EXCERPTED RECORDS:
╔══
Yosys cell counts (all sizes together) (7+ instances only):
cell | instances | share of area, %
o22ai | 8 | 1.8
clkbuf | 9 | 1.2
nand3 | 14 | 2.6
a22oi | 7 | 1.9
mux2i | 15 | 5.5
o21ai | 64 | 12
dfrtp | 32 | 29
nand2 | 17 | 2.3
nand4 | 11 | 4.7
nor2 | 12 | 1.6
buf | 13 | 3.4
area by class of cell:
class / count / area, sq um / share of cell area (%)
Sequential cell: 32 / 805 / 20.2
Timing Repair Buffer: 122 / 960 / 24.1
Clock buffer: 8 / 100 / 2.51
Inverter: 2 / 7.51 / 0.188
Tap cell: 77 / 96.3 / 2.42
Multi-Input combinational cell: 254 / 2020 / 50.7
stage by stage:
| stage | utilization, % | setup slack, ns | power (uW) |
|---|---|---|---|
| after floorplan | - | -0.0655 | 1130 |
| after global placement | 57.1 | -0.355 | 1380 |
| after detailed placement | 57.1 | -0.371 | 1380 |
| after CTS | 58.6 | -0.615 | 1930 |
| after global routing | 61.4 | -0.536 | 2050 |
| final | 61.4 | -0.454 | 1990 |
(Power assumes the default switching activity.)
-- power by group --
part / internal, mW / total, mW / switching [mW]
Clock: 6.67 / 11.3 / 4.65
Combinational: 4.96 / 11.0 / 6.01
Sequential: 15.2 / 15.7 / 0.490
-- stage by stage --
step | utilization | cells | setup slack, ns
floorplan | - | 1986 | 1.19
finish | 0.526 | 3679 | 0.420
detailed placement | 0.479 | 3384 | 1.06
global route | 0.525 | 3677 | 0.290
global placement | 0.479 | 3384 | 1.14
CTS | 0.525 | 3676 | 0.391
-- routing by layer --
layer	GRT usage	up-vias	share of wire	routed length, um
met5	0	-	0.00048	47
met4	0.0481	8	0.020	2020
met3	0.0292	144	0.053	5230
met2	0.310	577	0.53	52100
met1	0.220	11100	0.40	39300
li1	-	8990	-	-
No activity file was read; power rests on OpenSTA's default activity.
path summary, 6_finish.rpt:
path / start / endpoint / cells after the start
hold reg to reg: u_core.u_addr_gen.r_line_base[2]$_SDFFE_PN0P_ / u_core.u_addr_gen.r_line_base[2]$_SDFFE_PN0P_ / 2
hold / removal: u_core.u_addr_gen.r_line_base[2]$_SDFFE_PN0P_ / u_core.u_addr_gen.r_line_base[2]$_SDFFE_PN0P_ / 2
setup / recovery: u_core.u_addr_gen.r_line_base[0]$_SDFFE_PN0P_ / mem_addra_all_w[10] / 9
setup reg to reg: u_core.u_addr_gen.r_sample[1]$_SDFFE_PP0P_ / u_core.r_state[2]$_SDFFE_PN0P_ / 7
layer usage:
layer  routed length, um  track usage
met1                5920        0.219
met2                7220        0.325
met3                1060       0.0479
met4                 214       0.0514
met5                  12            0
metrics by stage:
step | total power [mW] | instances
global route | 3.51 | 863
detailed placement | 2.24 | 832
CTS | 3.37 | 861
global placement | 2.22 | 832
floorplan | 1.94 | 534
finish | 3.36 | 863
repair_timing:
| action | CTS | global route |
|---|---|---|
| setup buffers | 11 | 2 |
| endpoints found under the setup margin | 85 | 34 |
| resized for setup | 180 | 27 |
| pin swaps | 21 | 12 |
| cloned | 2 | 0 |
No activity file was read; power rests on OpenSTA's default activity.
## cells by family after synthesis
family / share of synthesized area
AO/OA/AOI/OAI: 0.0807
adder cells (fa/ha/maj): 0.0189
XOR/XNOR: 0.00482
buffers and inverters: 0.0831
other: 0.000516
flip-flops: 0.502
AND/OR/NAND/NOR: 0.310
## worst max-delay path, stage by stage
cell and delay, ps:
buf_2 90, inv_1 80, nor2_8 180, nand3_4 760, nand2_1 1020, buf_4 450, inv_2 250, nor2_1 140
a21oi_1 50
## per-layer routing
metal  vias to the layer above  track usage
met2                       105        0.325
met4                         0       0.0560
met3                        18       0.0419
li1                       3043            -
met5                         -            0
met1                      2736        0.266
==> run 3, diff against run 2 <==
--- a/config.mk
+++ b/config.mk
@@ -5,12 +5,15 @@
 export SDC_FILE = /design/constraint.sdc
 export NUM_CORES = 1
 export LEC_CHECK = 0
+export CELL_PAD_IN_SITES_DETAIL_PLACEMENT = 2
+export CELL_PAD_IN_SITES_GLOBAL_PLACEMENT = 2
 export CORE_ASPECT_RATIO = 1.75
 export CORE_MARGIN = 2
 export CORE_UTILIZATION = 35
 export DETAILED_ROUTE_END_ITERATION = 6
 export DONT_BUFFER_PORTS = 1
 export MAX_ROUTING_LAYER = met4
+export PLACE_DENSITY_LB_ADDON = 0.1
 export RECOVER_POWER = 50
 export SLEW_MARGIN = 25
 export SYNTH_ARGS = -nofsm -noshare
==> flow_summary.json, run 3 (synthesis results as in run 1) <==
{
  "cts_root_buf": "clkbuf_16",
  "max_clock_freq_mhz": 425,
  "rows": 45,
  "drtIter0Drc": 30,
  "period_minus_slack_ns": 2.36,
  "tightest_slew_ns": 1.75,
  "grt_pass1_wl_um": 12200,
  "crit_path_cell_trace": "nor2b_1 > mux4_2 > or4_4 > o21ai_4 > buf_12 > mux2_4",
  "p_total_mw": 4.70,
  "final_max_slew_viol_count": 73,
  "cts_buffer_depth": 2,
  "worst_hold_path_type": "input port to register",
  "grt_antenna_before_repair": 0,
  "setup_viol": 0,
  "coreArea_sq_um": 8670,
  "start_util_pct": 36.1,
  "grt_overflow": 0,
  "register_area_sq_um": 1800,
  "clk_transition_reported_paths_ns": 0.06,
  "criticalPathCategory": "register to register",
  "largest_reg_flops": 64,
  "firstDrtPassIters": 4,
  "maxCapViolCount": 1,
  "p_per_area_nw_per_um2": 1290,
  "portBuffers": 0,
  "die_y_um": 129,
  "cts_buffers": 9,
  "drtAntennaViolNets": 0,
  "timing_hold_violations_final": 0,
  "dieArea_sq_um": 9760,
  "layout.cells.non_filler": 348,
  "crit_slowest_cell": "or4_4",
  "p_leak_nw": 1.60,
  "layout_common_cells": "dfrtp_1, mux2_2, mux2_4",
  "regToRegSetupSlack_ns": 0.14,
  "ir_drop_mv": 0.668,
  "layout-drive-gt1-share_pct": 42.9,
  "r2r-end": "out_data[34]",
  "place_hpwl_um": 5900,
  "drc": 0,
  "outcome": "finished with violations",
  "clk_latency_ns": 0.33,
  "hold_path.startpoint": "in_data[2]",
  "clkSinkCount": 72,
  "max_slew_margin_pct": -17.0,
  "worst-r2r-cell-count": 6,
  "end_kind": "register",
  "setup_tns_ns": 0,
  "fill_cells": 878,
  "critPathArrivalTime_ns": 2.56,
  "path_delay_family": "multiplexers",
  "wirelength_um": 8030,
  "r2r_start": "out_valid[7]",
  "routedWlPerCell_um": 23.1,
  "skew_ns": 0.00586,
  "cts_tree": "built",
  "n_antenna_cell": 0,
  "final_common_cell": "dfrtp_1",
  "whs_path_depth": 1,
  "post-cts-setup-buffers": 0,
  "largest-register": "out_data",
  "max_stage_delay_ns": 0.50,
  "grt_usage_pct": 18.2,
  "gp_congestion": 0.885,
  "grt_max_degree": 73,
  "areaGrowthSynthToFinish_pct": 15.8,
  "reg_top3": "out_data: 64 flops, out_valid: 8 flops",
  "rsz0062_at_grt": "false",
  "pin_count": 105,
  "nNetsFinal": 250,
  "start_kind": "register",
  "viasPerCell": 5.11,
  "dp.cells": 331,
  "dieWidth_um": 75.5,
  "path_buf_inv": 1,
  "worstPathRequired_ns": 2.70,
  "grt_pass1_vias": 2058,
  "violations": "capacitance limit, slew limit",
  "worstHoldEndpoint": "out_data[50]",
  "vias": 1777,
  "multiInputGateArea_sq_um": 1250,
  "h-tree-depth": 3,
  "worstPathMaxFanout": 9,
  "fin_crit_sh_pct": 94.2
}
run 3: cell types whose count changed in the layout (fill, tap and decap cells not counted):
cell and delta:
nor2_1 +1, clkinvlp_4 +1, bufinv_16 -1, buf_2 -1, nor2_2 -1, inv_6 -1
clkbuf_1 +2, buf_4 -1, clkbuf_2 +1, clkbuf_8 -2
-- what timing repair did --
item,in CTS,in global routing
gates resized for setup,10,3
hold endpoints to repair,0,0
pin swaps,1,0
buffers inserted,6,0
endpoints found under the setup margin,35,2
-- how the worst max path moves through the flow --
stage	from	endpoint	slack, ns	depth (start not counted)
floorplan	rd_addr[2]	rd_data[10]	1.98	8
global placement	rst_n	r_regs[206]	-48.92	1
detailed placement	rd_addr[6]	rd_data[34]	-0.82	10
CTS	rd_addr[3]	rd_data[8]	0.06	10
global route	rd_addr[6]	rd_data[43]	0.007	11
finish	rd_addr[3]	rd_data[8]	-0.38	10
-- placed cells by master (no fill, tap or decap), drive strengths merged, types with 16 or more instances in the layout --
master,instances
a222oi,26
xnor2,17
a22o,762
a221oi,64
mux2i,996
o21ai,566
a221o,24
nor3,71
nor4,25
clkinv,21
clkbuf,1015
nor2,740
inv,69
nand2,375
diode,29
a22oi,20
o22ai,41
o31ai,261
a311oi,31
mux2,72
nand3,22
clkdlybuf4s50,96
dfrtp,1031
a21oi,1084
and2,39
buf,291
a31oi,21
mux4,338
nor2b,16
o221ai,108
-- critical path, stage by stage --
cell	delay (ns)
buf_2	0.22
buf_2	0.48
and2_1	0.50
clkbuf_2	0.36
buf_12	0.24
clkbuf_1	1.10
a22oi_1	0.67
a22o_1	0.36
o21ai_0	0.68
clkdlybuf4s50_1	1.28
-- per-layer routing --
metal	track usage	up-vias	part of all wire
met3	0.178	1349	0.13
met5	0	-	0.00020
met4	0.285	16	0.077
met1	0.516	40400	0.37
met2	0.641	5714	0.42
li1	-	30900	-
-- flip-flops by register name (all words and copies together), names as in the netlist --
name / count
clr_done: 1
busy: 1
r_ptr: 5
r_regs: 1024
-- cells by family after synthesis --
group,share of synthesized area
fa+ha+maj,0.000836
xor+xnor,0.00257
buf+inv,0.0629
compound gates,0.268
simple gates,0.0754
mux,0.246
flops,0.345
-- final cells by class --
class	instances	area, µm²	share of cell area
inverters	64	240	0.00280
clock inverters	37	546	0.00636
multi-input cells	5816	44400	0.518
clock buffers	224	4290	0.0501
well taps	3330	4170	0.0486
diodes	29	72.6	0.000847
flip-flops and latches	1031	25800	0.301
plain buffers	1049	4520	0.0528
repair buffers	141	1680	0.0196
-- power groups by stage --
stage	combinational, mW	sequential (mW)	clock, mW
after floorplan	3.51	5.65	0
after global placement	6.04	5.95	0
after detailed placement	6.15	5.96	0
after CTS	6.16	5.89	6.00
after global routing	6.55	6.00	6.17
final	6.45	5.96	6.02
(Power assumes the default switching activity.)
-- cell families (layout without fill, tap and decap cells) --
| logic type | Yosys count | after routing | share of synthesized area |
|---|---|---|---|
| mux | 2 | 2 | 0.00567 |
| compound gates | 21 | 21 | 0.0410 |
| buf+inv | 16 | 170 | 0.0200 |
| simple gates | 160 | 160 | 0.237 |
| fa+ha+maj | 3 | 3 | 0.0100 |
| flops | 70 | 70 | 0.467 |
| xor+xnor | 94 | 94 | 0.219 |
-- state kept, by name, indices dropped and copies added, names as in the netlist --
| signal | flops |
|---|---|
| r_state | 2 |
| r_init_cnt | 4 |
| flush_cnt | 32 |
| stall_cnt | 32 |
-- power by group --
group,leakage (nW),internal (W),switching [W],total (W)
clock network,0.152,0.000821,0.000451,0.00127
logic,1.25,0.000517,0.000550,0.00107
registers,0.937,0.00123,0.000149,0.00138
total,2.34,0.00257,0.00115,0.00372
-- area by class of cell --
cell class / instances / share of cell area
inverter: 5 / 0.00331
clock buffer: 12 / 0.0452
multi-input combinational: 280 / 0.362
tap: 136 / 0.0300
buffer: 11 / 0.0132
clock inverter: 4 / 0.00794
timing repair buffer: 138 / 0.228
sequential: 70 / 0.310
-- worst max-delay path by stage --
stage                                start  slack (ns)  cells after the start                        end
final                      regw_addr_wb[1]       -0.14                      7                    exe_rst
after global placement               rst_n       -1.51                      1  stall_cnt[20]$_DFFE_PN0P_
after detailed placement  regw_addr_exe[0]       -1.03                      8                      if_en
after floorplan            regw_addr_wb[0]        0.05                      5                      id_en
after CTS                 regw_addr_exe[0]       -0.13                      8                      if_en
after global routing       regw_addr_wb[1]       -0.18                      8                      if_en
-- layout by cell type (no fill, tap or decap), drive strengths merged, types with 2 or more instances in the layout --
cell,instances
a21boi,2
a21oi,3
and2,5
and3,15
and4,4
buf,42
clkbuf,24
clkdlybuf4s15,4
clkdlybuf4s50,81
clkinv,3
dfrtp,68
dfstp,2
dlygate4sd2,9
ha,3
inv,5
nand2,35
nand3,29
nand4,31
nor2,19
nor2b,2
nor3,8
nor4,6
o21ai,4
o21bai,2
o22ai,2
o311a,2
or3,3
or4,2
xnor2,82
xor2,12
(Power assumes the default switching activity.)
╚══
Go line by line through the material above and return each one that includes "synthesis".

ANSWER SECTION:
## cells by family after synthesis
==> flow_summary.json, run 3 (synthesis results as in run 1) <==
-- cells by family after synthesis --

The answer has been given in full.